En una de las apariciones, Jesús le dijo: “Todas las noches del jueves al viernes te haré participar de la mortal tristeza que padecí en el Huerto de los Olivos; tristeza que te reducirá a una especie de agonía más difícil de soportar que la muerte. Y para acompañarme en aquella humilde plegaria, que entonces presenté a mi Padre, te postrarás con la faz en tierra, deseosa de aplacar la cólera divina y en demanda del perdón por los pecadores”.
Dado este suceso la Iglesia dedicó una Hora Santa cada jueves para estar delante de Jesús Sacramentado. Esta se hacía en la última hora del día jueves, para finalizarla con el inicio del día viernes.

Sin embargo, con el paso de los años la práctica de la Hora Santa fue quedando olvidada por varias causas, la principal se debió a que las personas no podían llegar a altas horas de la noche a los templos.

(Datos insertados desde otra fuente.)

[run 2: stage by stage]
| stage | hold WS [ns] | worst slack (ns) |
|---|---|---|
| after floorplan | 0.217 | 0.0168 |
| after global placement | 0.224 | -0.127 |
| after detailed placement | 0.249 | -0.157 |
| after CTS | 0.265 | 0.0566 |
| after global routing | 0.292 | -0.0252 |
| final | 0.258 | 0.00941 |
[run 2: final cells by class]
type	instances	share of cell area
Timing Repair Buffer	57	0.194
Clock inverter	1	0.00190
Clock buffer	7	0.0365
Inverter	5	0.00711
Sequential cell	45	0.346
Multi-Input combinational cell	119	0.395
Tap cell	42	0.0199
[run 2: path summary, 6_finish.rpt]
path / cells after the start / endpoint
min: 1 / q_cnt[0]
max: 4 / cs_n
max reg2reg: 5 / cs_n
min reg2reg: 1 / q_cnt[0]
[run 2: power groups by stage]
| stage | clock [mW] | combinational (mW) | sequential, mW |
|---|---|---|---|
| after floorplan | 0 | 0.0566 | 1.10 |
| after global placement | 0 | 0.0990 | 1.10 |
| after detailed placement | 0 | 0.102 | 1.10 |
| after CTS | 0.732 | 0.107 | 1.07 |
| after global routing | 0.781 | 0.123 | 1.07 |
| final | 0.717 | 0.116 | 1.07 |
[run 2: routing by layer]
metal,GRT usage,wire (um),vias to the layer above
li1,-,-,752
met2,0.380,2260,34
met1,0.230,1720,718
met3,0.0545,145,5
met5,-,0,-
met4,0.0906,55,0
`config.mk`:
```
export PLATFORM = sky130hd
export DESIGN_NAME = bcd2bin
export DESIGN_NICKNAME = d
export VERILOG_FILES = /design/src/rtl/bcd2bin_pkg.sv /design/src/rtl/bcd2bin_digit_adj.sv /design/src/rtl/bcd2bin.sv
export SDC_FILE = /design/constraint.sdc
export NUM_CORES = 1
export LEC_CHECK = 0
export BUFFER_PORTS_ARGS = -buffer_cell sky130_fd_sc_hd__buf_2
export CAP_MARGIN = 25
export CORE_ASPECT_RATIO = 1.2
export CORE_MARGIN = 3
export CORE_UTILIZATION = 40
export CTS_BUF_LIST = sky130_fd_sc_hd__clkbuf_4
export CTS_CLUSTER_DIAMETER = 60
export CTS_CLUSTER_SIZE = 20
export DETAILED_ROUTE_END_ITERATION = 8
export PLACE_DENSITY = 0.68
export SYNTH_ARGS = -nofsm -noshare
export SYNTH_HDL_FRONTEND = slang
export SYNTH_SLANG_ARGS = --single-unit
```
`constraint.sdc`:
```
create_clock -name clk -period 1.6 [get_ports clk]
set_input_delay 0.08 -clock clk [delete_from_list [all_inputs] [get_ports clk]]
set_output_delay 0.08 -clock clk [all_outputs]
set_load 0.05 [all_outputs]
```
`src/rtl/bcd2bin_pkg.sv`:
```
// bcd2bin_pkg: shared constants, FSM state type and the invalid-digit helper
// for the sequential BCD-to-binary converter.
package bcd2bin_pkg;

  // Result width: four digits top out at 9999, which needs 14 bits.
  localparam int N_BITS    = 14;
  // Number of packed BCD digits handled per conversion.
  localparam int N_DIGITS  = 4;
  // Counter preload; OP runs ITER_LAST+1 = N_BITS shift iterations.
  localparam int ITER_LAST = 13;
  // Iteration counter width (must hold ITER_LAST).
  localparam int CNT_W     = 4;
  // Width of the packed BCD word {bcd3,bcd2,bcd1,bcd0}.
  localparam int BCD_W     = 4 * N_DIGITS;

  typedef enum logic [1:0] {
    IDLE = 2'd0,
    OP   = 2'd1,
    DONE = 2'd2
  } bcd2bin_state_t;

  // True when any nibble of the packed BCD word holds A..F.
  function automatic logic has_bad_digit(input logic [BCD_W-1:0] bcd);
    logic bad;
    bad = 1'b0;
    for (int i = 0; i < N_DIGITS; i++) begin
      if (bcd[4*i +: 4] > 4'd9) bad = 1'b1;
    end
    return bad;
  endfunction

endpackage

```
`src/rtl/bcd2bin_digit_adj.sv`:
```
// bcd_digit_adj: one reverse double-dabble digit correction. After the right
// shift a digit of 8 or more has taken a half-weight bit from the digit above;
// subtracting 3 (modulo 16, no borrow out) restores a proper decimal digit.
module bcd_digit_adj (
  input  logic [3:0] digit_in,
  output logic [3:0] digit_out
);

  // Conditional subtract-3 on a single nibble.
  always_comb begin
    digit_out = digit_in;
    if (digit_in >= 4'd8) digit_out = digit_in - 4'd3;
  end

endmodule

```
`src/rtl/bcd2bin.sv`:
```
// bcd2bin: sequential BCD-to-binary converter (reverse double dabble).
// Four BCD digits are captured on an accepted start, shifted through a
// 30-bit {bcd_reg, bin_reg} register for 14 cycles, and the 14-bit result is
// presented on bin with a one-cycle done_tick.
//
// Optional feature, macro BCD2BIN_ERR_CHECK_EN: flags input digits A..F at
// capture; the flag lands on err at completion and forces bin to 0.
// Without the macro err is tied low and no checking logic exists.
//
// Handshake: start is sampled only on a rising edge where ready=1; that edge
// captures the digits and drops ready. ready stays low through OP and DONE
// and rises again on the edge that leaves DONE. start seen while ready=0 is
// dropped, never queued, and never restarts the conversion in flight.
module bcd2bin
  import bcd2bin_pkg::*;
(
  input  logic                 clk,
  input  logic                 reset_n,
  input  logic                 start,
  input  logic [3:0]           bcd3,
  input  logic [3:0]           bcd2,
  input  logic [3:0]           bcd1,
  input  logic [3:0]           bcd0,
  output logic                 ready,
  output logic                 done_tick,
  output logic [N_BITS-1:0]    bin,
  output logic                 err,
  output bcd2bin_state_t       dbg_state
);

  bcd2bin_state_t     state;
  logic [BCD_W-1:0]   bcd_reg;
  logic [N_BITS-1:0]  bin_reg;
  logic [CNT_W-1:0]   n;

  logic [BCD_W-1:0]   bcd_shift;
  logic [BCD_W-1:0]   bcd_adj;
  logic [N_BITS-1:0]  bin_shift;

  assign dbg_state = state;

  // Right shift of the concatenation: the BCD LSB drops into the binary MSB.
  assign bcd_shift = {1'b0, bcd_reg[BCD_W-1:1]};
  assign bin_shift = {bcd_reg[0], bin_reg[N_BITS-1:1]};

  // Per-digit correction applied to the freshly shifted BCD word.
  for (genvar g = 0; g < N_DIGITS; g++) begin : g_adj
    bcd_digit_adj u_adj (
      .digit_in  (bcd_shift[4*g +: 4]),
      .digit_out (bcd_adj[4*g +: 4])
    );
  end

`ifdef BCD2BIN_ERR_CHECK_EN
  logic bad_flag;
`else
  assign err = 1'b0;
`endif

  // Control FSM, iteration counter, shift datapath and registered outputs.
  always_ff @(posedge clk or negedge reset_n) begin
    if (!reset_n) begin
      state     <= IDLE;
      bcd_reg   <= '0;
      bin_reg   <= '0;
      n         <= '0;
      bin       <= '0;
      done_tick <= 1'b0;
      ready     <= 1'b1;
`ifdef BCD2BIN_ERR_CHECK_EN
      bad_flag  <= 1'b0;
      err       <= 1'b0;
`endif
    end else begin
      done_tick <= 1'b0;
      case (state)
        IDLE: begin
          if (start) begin
            bcd_reg <= {bcd3, bcd2, bcd1, bcd0};
            bin_reg <= '0;
            n       <= CNT_W'(ITER_LAST);
            ready   <= 1'b0;
            state   <= OP;
`ifdef BCD2BIN_ERR_CHECK_EN
            bad_flag <= has_bad_digit({bcd3, bcd2, bcd1, bcd0});
`endif
          end
        end
        OP: begin
          bcd_reg <= bcd_adj;
          bin_reg <= bin_shift;
          if (n == '0) begin
            // Final iteration: publish the result so it is visible during DONE.
            state     <= DONE;
            done_tick <= 1'b1;
`ifdef BCD2BIN_ERR_CHECK_EN
            err       <= bad_flag;
            bin       <= bad_flag ? '0 : bin_shift;
`else
            bin       <= bin_shift;
`endif
          end else begin
            n <= n - 1'b1;
          end
        end
        DONE: begin
          ready <= 1'b1;
          state <= IDLE;
        end
        default: begin
          ready <= 1'b1;
          state <= IDLE;
        end
      endcase
    end
  end

endmodule
```
==> results.tsv <==
metric	value	unit
outcome	completed	
synthMuxAreaShare	10.2	%
synth_cells	200	
n_antenna_cell	0	
switching_power	2.39	mW
max-cap-violations	0	
power.share.switching	42.0	%
grt_overflow	0	
synth-adder-area-share	3.72	%
ant_nets	0	
dr_total_vias	1725	
cts_buffers	5	
clock_power_share	13.3	%
synth.distinct_cells	38	
grt_max_degree	32	
synth_edf_count	0	
synth.avg_cell_area	11.8	um2
ys.flop_type	dfrtp_1	
period_share	91.8	%
clock_latency	0.36	ns
nets	276	
worst-setup-path-type	flip-flop to flip-flop	
postCtsSetupRepairBufs	0	
finalClockSkew	0.0157	ns
hold_class	input pin to flip-flop	
drcViolationCount	0	
routedWlPerCell	14.8	um
ys_seq_area_share	54.3	%
rows	29	
sequentialPowerShare	40.7	%
fin_util	51.7	%
endpoint_kind	flip-flop	
final_hold_viol_count	0	
synth_warnings	0	
cts.path.max_buffers	2	
crit_fanout	13	
syn_to_final_growth	20.5	%
power_per_cell_area	2010	nW/um2
peakVddDrop	1410	uV
clockRootBuffer	clkbuf_4	
largest_register_ff_count	27	
grt_usage	15.0	%
setup_violations	0	
initial_core_util	42.9	%
clock-sinks	51	
grt_antenna_before_repair	0	
pin_count	38	
intPower	3.30	mW
grt_setup_unrepaired	false	
synthXorXnorAreaFrac	2.23	%
gp_congestion	0.808	
synth_compound_area_share	16.0	%
place_hpwl	3.34	mm
async_reset_ff_share	100	%
drt_iter0_drc	52	
drv_slew	0	
synth_top_family_by_area	compound AO/OA/AOI/OAI gates	
max_freq	681	MHz
fin_total_pwr	5.69	mW
grt_pass1_vias	1744	
vias_per_cell	5.26	
syn-cell-area	2350	um2
cp_data_arrival_time	1.71	ns
die_area	6840	um2
ctsHtreeMaxLevel	2	
coreArea	5480	um2
fin_crit	1.47	ns
setup_tns	0	ns
drive_gt1_share	27.1	%
dr.pass1.iters	4	
chipWidth	76.0	um
die_h	90.0	um
io_buffer_count	36	
syn-num-nets	226	
synth-seq-cells	51	
wirelength	4.87	mm
clkTransAtPathRegs	0.15	ns
cts_tree	built	
power_leakage	1.41	nW
critPathRequiredTime	1.84	ns
start_kind	flip-flop	
grt_pass1_wl	8.45	mm
combPwrFrac	45.9	%
yosys.area_share.simple	8.78	%
[src/rtl/pipe_ctrl_pkg.sv]
// Shared defines for the pipeline controller.
//   INST_NOP       : instruction word the stage registers load on a flush
//   WAIT_LIMIT_DEF : default number of consecutive external-wait cycles before timeout
//   ST_*           : controller state encodings (2-bit, legacy-compatible constants)
package pipe_ctrl_pkg;

  localparam logic [31:0] INST_NOP       = 32'h0000_0013;
  localparam int          WAIT_LIMIT_DEF = 16;

  localparam logic [1:0] ST_RUN      = 2'd0;
  localparam logic [1:0] ST_LU_STALL = 2'd1;
  localparam logic [1:0] ST_EXT_WAIT = 2'd2;
  localparam logic [1:0] ST_REPLAY   = 2'd3;

  // Per-cycle stage control bundle driven by the controller FSM.
  typedef struct packed {
    logic hold_pc;
    logic hold_if_id;
    logic hold_id_ex;
    logic flush_if_id;
    logic flush_id_ex;
    logic jump;
  } ctrl_t;

endpackage
==> src/rtl/riscv_mc_pkg.sv <==
// riscv_mc_pkg: states, opcodes and datapath select encodings of the multicycle control.
// Defining RISCV_MC_TRAP_EN turns illegal instructions into a sticky trap.
package riscv_mc_pkg;
    import riscv_alu_constants::*;
    typedef enum logic [3:0] {
        S_FETCH, S_DECODE, S_EXEC_R, S_EXEC_I, S_EXEC_LUI, S_ALU_WB, S_MEM_ADDR,
        S_MEM_RD, S_MEM_WB, S_MEM_WR, S_BRANCH, S_JAL, S_ERROR
    } state_t;
    localparam logic [6:0] OP_R      = 7'b0110011;
    localparam logic [6:0] OP_I      = 7'b0010011;
    localparam logic [6:0] OP_LOAD   = 7'b0000011;
    localparam logic [6:0] OP_STORE  = 7'b0100011;
    localparam logic [6:0] OP_BRANCH = 7'b1100011;
    localparam logic [6:0] OP_JAL    = 7'b1101111;
    localparam logic [6:0] OP_LUI    = 7'b0110111;
    localparam logic [1:0] ALU_A_PC    = 2'd0;
    localparam logic [1:0] ALU_A_OLDPC = 2'd1;
    localparam logic [1:0] ALU_A_RS1   = 2'd2;
    localparam logic [1:0] ALU_A_ZERO  = 2'd3;
    localparam logic [1:0] ALU_B_RS2   = 2'd0;
    localparam logic [1:0] ALU_B_IMM   = 2'd1;
    localparam logic [1:0] ALU_B_FOUR  = 2'd2;
    localparam logic [1:0] WB_ALU = 2'd0;
    localparam logic [1:0] WB_MDR = 2'd1;
    localparam logic [1:0] WB_PC  = 2'd2;
    localparam logic PC_SRC_ALU    = 1'b0;
    localparam logic PC_SRC_ALUOUT = 1'b1;
`ifdef RISCV_MC_TRAP_EN
    localparam logic TRAP_EN = 1'b1;
`else
    localparam logic TRAP_EN = 1'b0;
`endif
endpackage
===== src/rtl/board_input_debounce.sv =====
// Two-flop synchroniser plus per-bit stable-sample filter for the Nexys3 switches and buttons.
// Defining BOARD_INPUT_EDGE_EN builds the registered rise/fall/changed strobes; otherwise they are tied to 0.
module board_input_debounce #(
  parameter int CLK_FREQ   = 100,
  parameter int SAMPLE_US  = 1000,
  parameter int STABLE_CNT = 8
) (
  input  logic        clk,
  input  logic        rst,
  input  logic [7:0]  switch,
  input  logic        btn_l,
  input  logic        btn_r,
  input  logic        btn_u,
  input  logic        btn_d,
  input  logic        btn_s,
  output logic [12:0] in_db,
  output logic [12:0] in_rise,
  output logic [12:0] in_fall,
  output logic        in_changed
);

  localparam int N        = 13;
  localparam int TICK_DIV = CLK_FREQ * SAMPLE_US;
  localparam int PRE_W    = (TICK_DIV > 1) ? $clog2(TICK_DIV) : 1;
  localparam int CNT_W    = (STABLE_CNT > 0) ? $clog2(STABLE_CNT + 1) : 1;

  localparam logic [PRE_W-1:0] PRE_LAST = PRE_W'(TICK_DIV - 1);
  localparam logic [CNT_W-1:0] CNT_LAST = CNT_W'(STABLE_CNT - 1);

  logic [N-1:0]     raw;
  logic [N-1:0]     sync1_p0;
  logic [N-1:0]     sync2_p1;
  logic [PRE_W-1:0] pre;
  logic             tick;
  logic [CNT_W-1:0] cnt [N];
  logic [N-1:0]     accept;

  assign raw = {btn_s, btn_l, btn_r, btn_u, btn_d, switch};

  // Stage p0/p1: metastability synchroniser
  always_ff @(posedge clk) begin
    if (rst) begin
      sync1_p0 <= '0;
      sync2_p1 <= '0;
    end else begin
      sync1_p0 <= raw;
      sync2_p1 <= sync1_p0;
    end
  end

  always_ff @(posedge clk) begin
    if (rst) begin
      pre <= '0;
    end else if (tick) begin
      pre <= '0;
    end else begin
      pre <= pre + PRE_W'(1);
    end
  end

  assign tick = (pre == PRE_LAST);

  always_comb begin
    accept = '0;
    for (int i = 0; i < N; i++) begin
      accept[i] = tick && (sync2_p1[i] != in_db[i]) && (cnt[i] == CNT_LAST);
    end
  end

  // Stage p2: stable-sample filter; any agreeing sample restarts the run
  always_ff @(posedge clk) begin
    if (rst) begin
      in_db <= '0;
      for (int i = 0; i < N; i++) begin
        cnt[i] <= '0;
      end
    end else if (tick) begin
      for (int i = 0; i < N; i++) begin
        if (sync2_p1[i] == in_db[i]) begin
          cnt[i] <= '0;
        end else if (accept[i]) begin
          in_db[i] <= sync2_p1[i];
          cnt[i]   <= '0;
        end else begin
          cnt[i] <= cnt[i] + CNT_W'(1);
        end
      end
    end
  end

`ifdef BOARD_INPUT_EDGE_EN
  // Stage p2: strobes land on the same edge as the level they describe
  always_ff @(posedge clk) begin
    if (rst) begin
      in_rise    <= '0;
      in_fall    <= '0;
      in_changed <= 1'b0;
    end else begin
      in_rise    <= accept & sync2_p1;
      in_fall    <= accept & ~sync2_p1;
      in_changed <= |accept;
    end
  end
`else
  assign in_rise    = '0;
  assign in_fall    = '0;
  assign in_changed = 1'b0;
`endif

endmodule

===== config.mk =====
export PLATFORM = sky130hd
export DESIGN_NAME = board_input_debounce
export DESIGN_NICKNAME = d
export VERILOG_FILES = /design/src/rtl/board_input_debounce.sv
export SDC_FILE = /design/constraint.sdc
export NUM_CORES = 1
export LEC_CHECK = 0
export CORE_MARGIN = 2
export CORE_UTILIZATION = 42
export DETAILED_ROUTE_END_ITERATION = 10
export GPL_ROUTABILITY_DRIVEN = 0
export PLACE_DENSITY_LB_ADDON = 0.2
export SLEW_MARGIN = 10
export SYNTH_ARGS = -nofsm -noshare
export SYNTH_HDL_FRONTEND = slang
export SYNTH_SLANG_ARGS = --single-unit

===== constraint.sdc =====
create_clock -name clk -period 4.9 [get_ports clk]
set_clock_uncertainty 0.1 [all_clocks]
set_input_delay 0.98 -clock clk [delete_from_list [all_inputs] [get_ports clk]]
set_output_delay 0.98 -clock clk [all_outputs]
set_load 0.05 [all_outputs]

==> run metrics <==
chip height 113 um; Top FF cell, synth dfxtp_1; total grt overflow 0; share of cells above drive strength 1 0.0433; sequential element share of the synthesized area 0.542; Post-CTS Setup Bufs 0; pin count of the biggest net entering global routing 67; Clk Latency, worst-skew pair 0.34 ns; Post-DP HPWL 5040 um; fin crit share 0.633; post-route cell area 5520 um2; Max-Cap Viols 0; die width 113 um; Clock Pin Slew Worst Setup and Hold Paths 0.07 ns; Vias 3029; Routed Wire Length 7810 um; CTS buffer count 9; H-tree levels 3; post-route insts no fill 628; largest family of logic cells by synthesized area simple AND/OR/NAND/NOR gates; CTS tree built; max-slew violations 0; DRT antenna net count 0; Resized cells post-CTS 0; Hold Crit Class reg2reg; status finished, final reports clean; xor and xnor area share after synthesis 0.0920; clk root buf clkbuf_16; Post-synth EDFFs 52; I/O Pins 55; 1st-iter DRT viols 170; Worst Setup End Kind register; Area after DPL 5220 um2; Mean Syn Cell Area 10.9 um2; Tmin final 3.10 ns; Nets 509; cts hold-fix bufs 0; asr flop ratio synth 0; CORE AREA 11500 um2; Filler Cells Inserted 1027; mux share of post-synthesis cell area 0; setup TNS 0 ns; port buffer count 27; VDD IR-drop max 0.320 mV; Detail Route met2 WL 3660 um; max layer used met4; clk sink count 108; FMAX 322 MHz; Crit path arrival time 2.97 ns; DRT Pass-1 Iters 4; commonest non-fill, non-tap cell in the layout nor2_1; Placed Cells 612; CP Data Required Time 4.77 ns; wire per inst 12.4 um; vias in the first global route 2857; antenna violations before repair 0; initial core utilization 0.432; Fin. Hold Viols 0; #FFs+latches synth 108; area grow syn2layout 11.5%; most frequent cells in the layout nor2_1 (62), dfxtp_1 (56), edfxtp_1 (52), nor2b_1 (39), xor2_1 (36); final-report setup violation count 0; drc violations 0; Post-Syn Area 4950 um2; Total GRT Usage 0.131; simple-gate area share of the yosys netlist 0.208; Synth cell types 35; RSZ-0062 raised after global routing false; M1 WL 3780 um; Clock Tree Buf Depth 2; CP Class reg2reg; yosys warns 0; Worst slew margin 0.517; metal3 WL 304 um; Vias/cell 4.82; # diodes 0; Least-Margin Pin Slew 0.722 ns; standard-cell rows 39; Startpoint Class register; CP Max Fanout 59; first-pass GRT wire length 13200 um; Post-Synth Adder-Cell Area 0.0354; Synth Area in Compound Gates 0.0415; P_leak 2.12 nW; Synth Instances 456; die area 12700 um2; pwr/cell area 328 nW/um2
synth_stat cells, types with 2 or more instances:
library cell | n | area (um2)
nor2_1 | 62 | 233
dfxtp_1 | 56 | 1120
edfxtp_1 | 52 | 1560
nor2b_1 | 39 | 244
xor2_1 | 36 | 315
inv_1 | 30 | 113
buf_4 | 29 | 218
nand3_1 | 18 | 90.1
xnor2_1 | 16 | 140
ha_1 | 14 | 175
o41ai_1 | 14 | 123
nand3b_1 | 13 | 97.6
nand4b_1 | 13 | 114
o21ai_0 | 13 | 65.1
clkbuf_1 | 10 | 37.5
and3_1 | 7 | 43.8
nor4_1 | 5 | 31.3
and4_1 | 3 | 26.3
nand2_1 | 3 | 11.3
nand4_1 | 3 | 18.8
nor4bb_1 | 3 | 30.0
a21oi_1 | 2 | 10.0
buf_6 | 2 | 22.5
nor3_1 | 2 | 10.0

Por eso se cambió el horario de la Hora Santa, con la salvedad que debía iniciarse luego que el sol se hubiese ocultado.

Cuando aumentó el número de habitantes y los compromisos de trabajo no permitían que las personas pudiesen ir a adorar a Jesús, la Iglesia optó por extender la Exposición del Santísimo Sacramento a todo un día desde el amanecer hasta el anochecer, y que la misma se realizase cada jueves en todos los templos. De ahí el origen de esta tradición que aún permanece en muchas parroquias y capillas en Puerto Rico.

Para Padre Rodney Algarín Rosado, párroco de la parroquia San Felipe Apóstol de Carolina, la adoración eucarística es una forma para demostrarle a Jesús el inmenso amor que se siente hacia él.

“Si amamos a una persona no basta con verlo un día a la semana. Por eso debemos demostrarle nuestro amor a Jesús a través de la adoración eucarística sabiendo que él hizo una alianza de amor con nosotros”, mencionó. Continuó diciendo que “recurrir a la oración con el Santísimo es hablar con Dios, escucharlo, y recordar aquella frase que él dijo: ‘Vengan a mi los que están cansados y agobiados que yo los aliviaré’”.

El también Vicario de Zona de Carolina dijo que la adoración al Santísimo es tener un gesto de amor con Dios. “Es ir a la fuente a llenar mi tanque espiritual. Porque sentirme bien no es lo mismo que a que mi tanque espiritual esté lleno. Yo puedo sentirme bien, pero espiritualmente estar vacío. Entonces, ¿a dónde me acerco? A la fuente, donde hay santidad, y paz interior”, precisó. Cabe mencionar, que la Iglesia no ha establecido oraciones específicas para hacer frente al Santísimo, pero muchos devocionarios pueden darle una guía de cómo comenzar. Lo importante es adorarle y alabarle en el Santísimo Sacramento del Altar y de paso abrir su corazón para escuchar lo que Él tiene que decirle.